### Assignment
Search the data below for lines that include the word "usage" and state how many there are, nothing else.

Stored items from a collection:
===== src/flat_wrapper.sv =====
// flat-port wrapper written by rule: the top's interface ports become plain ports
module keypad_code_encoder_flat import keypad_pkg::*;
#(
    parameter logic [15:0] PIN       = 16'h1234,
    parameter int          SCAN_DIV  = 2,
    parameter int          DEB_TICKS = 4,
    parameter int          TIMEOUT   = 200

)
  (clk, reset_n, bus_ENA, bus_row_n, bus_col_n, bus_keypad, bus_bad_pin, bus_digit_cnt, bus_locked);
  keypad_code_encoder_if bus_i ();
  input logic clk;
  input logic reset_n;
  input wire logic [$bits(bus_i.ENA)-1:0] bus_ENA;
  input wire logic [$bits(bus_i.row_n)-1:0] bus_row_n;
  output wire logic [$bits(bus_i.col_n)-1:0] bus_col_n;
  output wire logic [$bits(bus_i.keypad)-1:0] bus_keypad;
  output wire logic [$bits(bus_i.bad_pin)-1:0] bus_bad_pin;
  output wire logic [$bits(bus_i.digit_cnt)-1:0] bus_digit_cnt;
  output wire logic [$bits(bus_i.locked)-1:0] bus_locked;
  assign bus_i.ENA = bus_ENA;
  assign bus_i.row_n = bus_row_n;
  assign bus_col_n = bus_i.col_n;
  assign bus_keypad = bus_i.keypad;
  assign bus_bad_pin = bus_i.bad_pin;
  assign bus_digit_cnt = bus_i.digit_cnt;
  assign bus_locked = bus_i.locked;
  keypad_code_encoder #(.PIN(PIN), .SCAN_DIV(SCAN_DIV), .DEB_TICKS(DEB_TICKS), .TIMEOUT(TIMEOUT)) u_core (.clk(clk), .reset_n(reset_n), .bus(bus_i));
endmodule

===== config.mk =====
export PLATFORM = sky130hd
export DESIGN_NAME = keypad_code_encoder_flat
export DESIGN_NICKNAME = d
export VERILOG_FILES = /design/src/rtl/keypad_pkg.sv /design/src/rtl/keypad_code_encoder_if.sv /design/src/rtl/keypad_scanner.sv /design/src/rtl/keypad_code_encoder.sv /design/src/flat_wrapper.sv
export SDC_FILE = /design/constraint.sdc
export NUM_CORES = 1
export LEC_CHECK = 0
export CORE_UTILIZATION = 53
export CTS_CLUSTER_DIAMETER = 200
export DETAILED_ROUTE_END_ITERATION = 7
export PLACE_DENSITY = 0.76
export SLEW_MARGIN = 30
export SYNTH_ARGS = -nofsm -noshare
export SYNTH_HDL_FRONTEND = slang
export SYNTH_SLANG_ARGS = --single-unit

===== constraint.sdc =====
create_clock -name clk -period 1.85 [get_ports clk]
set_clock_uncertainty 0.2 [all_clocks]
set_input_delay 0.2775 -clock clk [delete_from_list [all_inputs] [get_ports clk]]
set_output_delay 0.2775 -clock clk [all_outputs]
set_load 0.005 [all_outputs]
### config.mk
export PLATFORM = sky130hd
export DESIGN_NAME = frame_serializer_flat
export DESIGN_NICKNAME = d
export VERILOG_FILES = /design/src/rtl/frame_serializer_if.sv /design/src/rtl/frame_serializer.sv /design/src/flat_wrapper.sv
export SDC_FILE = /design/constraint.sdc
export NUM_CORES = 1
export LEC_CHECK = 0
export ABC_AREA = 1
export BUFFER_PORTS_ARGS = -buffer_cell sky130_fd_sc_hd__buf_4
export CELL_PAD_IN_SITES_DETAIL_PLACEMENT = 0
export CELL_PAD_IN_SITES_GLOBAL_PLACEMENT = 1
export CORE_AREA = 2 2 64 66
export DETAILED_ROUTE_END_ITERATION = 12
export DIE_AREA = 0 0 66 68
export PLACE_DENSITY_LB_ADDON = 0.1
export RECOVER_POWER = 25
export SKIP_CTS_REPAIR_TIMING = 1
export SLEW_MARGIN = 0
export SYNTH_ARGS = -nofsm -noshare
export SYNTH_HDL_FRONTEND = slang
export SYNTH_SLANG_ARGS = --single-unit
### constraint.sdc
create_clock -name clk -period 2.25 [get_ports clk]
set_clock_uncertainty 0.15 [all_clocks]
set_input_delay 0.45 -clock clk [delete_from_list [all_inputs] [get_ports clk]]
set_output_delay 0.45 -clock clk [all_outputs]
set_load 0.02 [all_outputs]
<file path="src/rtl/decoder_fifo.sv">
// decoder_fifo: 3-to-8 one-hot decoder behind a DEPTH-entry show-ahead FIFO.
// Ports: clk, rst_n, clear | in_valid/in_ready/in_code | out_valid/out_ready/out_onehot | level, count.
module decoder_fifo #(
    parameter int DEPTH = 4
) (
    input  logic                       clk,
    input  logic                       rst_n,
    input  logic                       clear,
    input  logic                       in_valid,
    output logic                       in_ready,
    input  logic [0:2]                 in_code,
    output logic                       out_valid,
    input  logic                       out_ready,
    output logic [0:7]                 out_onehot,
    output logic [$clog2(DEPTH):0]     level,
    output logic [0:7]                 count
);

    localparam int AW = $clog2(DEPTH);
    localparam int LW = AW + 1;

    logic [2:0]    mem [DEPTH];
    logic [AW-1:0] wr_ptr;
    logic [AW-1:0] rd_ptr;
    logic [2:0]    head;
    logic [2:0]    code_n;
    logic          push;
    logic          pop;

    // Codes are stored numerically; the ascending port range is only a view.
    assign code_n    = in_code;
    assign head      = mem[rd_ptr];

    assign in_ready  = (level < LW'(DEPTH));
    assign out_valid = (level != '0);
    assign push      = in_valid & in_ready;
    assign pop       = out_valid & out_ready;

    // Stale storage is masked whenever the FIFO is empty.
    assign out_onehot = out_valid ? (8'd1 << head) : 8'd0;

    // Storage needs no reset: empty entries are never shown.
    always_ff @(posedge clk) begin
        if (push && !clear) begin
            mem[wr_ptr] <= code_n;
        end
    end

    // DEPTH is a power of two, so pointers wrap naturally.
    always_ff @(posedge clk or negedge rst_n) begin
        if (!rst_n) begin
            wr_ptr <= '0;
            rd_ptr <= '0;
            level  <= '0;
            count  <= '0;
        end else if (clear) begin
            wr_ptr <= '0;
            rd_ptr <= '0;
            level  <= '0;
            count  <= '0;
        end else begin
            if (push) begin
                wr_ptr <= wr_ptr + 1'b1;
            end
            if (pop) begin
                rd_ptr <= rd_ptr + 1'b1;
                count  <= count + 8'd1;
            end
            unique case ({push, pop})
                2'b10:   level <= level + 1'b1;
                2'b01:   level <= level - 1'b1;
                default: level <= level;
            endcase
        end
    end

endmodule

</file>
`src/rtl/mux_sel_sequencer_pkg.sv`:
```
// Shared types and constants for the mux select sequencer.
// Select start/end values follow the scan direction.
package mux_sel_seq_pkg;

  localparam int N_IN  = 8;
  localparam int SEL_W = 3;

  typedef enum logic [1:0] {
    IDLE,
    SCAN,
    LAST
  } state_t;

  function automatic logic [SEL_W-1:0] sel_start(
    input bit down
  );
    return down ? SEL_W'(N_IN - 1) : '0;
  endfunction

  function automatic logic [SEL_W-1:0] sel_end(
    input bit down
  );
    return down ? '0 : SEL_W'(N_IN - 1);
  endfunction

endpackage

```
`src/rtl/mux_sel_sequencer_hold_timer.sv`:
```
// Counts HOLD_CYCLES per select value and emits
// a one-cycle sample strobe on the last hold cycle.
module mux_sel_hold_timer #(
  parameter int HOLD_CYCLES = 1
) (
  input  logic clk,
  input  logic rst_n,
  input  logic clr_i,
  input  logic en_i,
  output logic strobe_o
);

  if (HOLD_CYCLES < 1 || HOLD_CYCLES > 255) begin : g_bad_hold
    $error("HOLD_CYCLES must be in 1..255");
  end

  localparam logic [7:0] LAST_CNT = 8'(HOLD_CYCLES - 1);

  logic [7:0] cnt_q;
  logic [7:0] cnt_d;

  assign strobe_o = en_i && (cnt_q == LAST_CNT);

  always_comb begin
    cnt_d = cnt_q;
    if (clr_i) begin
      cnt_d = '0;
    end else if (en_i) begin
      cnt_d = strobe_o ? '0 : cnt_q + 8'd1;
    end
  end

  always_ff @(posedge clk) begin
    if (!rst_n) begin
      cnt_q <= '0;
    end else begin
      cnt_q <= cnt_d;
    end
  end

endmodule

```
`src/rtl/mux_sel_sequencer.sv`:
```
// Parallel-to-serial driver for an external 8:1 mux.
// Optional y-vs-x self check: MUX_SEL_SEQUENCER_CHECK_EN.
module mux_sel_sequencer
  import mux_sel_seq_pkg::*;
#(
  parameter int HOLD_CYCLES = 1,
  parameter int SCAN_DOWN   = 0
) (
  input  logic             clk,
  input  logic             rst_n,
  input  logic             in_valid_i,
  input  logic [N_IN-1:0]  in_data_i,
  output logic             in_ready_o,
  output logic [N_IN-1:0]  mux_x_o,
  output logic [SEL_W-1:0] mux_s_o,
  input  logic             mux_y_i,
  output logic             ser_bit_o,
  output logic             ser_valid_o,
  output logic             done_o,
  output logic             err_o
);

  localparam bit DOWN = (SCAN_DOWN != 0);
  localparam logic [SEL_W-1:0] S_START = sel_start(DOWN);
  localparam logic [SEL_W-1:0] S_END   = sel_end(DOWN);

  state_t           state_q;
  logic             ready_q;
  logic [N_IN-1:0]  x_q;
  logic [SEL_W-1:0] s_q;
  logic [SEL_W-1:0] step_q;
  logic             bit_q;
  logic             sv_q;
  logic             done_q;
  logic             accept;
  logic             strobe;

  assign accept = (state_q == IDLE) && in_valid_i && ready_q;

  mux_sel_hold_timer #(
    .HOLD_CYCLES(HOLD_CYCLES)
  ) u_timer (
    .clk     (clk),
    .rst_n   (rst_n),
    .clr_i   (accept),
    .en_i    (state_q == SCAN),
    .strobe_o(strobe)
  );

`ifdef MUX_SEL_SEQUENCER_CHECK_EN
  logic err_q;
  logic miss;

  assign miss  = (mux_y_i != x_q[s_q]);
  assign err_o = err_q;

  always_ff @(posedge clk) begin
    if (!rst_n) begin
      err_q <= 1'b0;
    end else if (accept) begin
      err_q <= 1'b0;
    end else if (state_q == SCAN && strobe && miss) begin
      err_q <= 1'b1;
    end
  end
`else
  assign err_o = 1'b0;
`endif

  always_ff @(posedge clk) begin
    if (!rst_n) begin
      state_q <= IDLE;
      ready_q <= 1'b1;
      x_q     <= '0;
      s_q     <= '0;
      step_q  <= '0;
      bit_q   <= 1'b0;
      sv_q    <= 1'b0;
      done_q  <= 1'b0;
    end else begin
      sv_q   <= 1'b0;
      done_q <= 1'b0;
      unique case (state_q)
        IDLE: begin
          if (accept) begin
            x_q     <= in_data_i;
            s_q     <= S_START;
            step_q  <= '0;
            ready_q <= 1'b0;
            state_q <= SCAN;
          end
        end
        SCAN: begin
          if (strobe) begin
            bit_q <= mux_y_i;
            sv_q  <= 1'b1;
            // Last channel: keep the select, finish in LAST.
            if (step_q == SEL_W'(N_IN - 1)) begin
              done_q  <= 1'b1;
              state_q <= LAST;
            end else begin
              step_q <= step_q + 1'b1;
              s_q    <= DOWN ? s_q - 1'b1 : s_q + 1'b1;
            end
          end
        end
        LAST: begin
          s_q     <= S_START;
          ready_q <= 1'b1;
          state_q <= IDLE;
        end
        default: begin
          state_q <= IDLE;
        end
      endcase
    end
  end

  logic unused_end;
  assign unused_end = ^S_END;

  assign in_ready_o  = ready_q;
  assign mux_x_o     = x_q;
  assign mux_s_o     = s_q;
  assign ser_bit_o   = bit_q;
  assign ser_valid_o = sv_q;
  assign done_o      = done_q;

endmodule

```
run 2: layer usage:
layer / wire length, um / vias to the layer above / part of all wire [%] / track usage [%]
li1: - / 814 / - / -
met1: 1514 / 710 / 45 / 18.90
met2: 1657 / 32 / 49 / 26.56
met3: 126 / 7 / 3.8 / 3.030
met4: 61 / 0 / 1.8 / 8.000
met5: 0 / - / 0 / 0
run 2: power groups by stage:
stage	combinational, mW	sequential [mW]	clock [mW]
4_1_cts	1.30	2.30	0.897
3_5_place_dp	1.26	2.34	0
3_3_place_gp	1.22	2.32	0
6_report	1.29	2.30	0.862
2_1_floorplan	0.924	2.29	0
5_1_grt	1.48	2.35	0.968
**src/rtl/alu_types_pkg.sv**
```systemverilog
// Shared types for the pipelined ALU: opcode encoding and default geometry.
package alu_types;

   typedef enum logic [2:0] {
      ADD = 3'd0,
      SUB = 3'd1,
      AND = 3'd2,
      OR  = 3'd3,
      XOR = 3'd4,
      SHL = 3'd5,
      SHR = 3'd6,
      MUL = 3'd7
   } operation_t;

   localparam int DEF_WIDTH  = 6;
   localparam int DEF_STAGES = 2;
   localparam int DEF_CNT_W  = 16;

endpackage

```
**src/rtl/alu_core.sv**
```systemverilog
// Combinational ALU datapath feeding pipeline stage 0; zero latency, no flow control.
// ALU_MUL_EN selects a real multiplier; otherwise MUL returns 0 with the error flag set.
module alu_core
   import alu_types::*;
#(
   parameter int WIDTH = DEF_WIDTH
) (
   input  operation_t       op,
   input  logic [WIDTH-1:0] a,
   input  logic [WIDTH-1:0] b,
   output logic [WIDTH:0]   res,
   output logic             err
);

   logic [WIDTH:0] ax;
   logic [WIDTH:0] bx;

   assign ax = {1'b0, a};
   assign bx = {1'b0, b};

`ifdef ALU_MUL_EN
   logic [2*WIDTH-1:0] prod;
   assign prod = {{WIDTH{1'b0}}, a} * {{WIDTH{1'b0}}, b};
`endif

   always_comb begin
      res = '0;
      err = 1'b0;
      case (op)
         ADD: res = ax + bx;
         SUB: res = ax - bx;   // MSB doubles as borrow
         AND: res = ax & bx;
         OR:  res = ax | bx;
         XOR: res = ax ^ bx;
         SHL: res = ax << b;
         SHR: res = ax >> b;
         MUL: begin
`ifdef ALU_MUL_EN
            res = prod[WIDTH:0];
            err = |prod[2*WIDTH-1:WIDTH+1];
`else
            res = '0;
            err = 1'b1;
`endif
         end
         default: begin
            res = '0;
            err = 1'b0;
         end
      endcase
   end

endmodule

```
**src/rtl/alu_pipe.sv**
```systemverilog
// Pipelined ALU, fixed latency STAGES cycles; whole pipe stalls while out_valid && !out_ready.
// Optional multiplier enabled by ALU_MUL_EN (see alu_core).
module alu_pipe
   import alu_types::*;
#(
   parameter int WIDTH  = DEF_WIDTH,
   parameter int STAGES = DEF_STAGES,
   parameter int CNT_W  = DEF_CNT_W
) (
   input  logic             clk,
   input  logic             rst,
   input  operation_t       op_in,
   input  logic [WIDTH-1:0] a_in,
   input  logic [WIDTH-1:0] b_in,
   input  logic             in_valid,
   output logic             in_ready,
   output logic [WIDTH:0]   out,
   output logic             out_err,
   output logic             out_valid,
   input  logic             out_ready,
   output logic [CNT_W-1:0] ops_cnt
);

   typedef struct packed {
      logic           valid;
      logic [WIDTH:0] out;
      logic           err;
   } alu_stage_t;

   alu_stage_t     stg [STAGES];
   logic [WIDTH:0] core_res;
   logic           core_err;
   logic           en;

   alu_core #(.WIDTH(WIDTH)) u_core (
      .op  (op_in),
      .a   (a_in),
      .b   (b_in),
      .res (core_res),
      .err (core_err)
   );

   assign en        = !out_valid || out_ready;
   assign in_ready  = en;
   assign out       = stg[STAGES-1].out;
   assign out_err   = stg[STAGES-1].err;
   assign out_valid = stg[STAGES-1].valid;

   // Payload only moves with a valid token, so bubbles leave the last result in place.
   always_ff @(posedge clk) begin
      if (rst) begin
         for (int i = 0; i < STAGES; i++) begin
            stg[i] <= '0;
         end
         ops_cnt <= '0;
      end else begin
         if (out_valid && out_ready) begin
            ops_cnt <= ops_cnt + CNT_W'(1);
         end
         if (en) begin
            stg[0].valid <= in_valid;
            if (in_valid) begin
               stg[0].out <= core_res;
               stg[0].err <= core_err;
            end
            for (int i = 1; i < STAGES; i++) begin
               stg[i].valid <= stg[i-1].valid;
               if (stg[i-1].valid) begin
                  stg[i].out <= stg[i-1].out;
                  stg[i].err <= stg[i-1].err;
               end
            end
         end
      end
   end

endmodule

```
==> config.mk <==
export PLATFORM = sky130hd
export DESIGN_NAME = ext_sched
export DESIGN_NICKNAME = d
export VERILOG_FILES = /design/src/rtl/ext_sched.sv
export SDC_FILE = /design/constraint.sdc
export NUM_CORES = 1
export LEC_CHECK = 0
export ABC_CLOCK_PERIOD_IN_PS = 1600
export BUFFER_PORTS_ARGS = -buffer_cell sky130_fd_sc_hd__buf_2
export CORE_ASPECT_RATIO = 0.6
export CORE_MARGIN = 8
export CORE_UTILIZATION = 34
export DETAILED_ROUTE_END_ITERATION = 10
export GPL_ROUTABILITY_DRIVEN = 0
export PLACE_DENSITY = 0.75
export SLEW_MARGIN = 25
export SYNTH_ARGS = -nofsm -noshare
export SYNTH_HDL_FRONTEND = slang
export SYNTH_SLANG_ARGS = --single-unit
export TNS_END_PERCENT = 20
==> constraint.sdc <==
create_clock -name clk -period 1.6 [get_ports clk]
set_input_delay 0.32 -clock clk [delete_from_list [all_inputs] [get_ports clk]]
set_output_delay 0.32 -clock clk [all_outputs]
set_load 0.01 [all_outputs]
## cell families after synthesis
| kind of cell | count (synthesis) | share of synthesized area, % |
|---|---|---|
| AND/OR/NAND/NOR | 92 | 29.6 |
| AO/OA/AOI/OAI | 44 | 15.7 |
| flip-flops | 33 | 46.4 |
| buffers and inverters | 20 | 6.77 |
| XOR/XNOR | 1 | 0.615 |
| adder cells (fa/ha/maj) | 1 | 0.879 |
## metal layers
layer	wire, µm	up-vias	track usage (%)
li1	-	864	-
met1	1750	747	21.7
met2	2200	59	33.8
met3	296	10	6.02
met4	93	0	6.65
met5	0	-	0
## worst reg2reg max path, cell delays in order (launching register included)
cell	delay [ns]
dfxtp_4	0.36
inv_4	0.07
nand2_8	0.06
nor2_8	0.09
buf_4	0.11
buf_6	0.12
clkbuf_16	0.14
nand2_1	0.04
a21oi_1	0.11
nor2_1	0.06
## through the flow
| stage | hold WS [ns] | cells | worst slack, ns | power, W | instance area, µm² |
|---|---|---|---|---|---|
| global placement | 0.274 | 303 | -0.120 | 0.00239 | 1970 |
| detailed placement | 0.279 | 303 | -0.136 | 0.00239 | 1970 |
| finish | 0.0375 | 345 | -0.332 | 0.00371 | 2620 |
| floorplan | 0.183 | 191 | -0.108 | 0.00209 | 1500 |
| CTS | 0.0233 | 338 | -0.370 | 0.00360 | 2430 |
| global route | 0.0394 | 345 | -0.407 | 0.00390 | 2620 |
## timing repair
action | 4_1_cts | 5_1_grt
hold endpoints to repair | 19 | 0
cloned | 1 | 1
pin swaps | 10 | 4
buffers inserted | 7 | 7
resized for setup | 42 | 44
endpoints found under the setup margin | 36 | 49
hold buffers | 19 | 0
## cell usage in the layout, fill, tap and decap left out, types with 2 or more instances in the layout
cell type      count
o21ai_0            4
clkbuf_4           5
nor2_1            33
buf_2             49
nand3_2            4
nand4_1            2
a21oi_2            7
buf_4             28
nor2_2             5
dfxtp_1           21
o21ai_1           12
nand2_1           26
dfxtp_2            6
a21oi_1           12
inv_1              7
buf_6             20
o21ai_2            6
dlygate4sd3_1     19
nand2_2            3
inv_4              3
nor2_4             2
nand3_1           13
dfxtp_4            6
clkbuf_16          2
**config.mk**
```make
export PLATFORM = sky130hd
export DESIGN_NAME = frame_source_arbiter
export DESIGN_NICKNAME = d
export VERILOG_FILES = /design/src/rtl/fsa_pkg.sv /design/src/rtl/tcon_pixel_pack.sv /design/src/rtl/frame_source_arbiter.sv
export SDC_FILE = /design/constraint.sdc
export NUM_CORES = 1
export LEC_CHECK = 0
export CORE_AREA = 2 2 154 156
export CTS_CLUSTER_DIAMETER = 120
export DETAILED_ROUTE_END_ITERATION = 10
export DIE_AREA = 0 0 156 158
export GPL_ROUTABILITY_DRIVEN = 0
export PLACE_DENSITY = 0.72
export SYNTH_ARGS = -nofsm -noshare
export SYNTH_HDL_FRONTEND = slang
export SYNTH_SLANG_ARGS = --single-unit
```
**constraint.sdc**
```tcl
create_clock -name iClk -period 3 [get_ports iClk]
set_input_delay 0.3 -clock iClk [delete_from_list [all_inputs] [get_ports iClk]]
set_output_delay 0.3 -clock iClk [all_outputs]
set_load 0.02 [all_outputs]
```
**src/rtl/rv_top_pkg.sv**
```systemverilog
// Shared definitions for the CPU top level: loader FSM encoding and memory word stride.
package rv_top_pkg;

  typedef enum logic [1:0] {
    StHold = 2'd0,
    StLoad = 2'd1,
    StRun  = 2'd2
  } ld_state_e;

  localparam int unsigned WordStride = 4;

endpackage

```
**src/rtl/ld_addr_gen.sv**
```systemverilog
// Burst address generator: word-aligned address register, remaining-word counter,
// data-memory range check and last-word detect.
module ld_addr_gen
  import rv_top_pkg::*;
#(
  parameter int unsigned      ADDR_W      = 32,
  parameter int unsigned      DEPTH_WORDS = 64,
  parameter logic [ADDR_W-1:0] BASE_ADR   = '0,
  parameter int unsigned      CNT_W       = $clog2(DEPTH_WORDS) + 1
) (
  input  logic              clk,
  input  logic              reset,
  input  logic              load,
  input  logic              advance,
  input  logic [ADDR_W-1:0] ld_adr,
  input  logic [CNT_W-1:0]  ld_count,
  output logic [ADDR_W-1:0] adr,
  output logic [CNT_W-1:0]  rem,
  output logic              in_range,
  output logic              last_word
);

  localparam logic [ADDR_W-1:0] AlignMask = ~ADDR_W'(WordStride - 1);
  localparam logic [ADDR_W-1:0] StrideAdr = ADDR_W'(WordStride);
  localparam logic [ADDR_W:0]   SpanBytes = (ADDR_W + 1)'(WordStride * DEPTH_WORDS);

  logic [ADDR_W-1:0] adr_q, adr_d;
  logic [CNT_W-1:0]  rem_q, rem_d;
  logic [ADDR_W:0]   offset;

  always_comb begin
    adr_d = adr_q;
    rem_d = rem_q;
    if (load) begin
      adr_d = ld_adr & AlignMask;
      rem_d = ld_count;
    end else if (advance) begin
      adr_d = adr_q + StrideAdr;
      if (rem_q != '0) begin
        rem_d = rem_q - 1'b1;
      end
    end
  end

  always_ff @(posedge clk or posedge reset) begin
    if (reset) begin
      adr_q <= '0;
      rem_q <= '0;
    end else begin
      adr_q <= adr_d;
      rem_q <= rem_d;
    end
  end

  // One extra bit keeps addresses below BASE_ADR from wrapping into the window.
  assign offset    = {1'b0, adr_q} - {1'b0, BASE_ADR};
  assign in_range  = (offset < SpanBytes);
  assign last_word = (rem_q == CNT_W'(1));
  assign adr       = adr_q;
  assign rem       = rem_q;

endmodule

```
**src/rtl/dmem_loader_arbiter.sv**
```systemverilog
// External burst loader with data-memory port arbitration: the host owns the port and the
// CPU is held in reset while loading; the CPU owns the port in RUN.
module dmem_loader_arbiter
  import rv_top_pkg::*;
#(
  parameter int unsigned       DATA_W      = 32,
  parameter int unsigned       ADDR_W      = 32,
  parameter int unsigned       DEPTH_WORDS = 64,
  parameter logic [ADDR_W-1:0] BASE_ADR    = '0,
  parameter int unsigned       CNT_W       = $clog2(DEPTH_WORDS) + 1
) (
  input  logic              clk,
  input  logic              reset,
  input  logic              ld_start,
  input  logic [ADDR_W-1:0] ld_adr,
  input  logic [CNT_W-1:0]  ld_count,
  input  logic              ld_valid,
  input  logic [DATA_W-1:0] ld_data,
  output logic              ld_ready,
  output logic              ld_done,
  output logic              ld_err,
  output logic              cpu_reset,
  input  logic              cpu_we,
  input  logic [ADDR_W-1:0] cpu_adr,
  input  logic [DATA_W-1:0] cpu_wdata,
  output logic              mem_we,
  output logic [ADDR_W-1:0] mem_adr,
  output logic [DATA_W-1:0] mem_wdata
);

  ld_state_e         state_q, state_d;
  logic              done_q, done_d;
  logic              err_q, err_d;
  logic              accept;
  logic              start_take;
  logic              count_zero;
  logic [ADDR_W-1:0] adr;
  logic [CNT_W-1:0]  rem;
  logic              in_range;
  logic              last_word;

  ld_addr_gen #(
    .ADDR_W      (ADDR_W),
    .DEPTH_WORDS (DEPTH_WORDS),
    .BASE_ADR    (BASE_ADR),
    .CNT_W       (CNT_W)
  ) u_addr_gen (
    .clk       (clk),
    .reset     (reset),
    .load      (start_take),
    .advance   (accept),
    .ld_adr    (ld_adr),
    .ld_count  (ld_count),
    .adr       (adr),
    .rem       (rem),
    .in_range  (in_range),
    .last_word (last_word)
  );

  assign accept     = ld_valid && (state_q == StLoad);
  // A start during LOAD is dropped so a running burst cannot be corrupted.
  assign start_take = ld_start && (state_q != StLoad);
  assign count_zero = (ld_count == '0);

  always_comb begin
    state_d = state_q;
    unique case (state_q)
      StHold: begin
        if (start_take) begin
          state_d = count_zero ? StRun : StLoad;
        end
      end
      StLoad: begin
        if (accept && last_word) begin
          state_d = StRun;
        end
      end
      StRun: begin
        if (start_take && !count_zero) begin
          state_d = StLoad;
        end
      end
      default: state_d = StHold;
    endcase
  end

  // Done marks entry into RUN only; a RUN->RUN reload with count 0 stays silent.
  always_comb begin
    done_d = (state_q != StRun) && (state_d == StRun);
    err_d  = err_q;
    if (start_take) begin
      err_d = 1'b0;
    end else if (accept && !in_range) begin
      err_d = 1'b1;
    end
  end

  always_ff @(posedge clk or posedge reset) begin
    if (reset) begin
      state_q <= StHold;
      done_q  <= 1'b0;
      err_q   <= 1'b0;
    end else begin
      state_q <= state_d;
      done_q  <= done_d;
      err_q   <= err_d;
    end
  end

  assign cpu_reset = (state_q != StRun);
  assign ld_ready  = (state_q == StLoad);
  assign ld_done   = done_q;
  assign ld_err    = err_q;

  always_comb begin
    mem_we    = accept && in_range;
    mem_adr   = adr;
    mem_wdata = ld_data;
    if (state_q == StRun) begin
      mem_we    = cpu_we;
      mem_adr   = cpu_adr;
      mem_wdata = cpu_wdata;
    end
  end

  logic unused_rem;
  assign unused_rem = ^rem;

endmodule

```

### Problem solution
4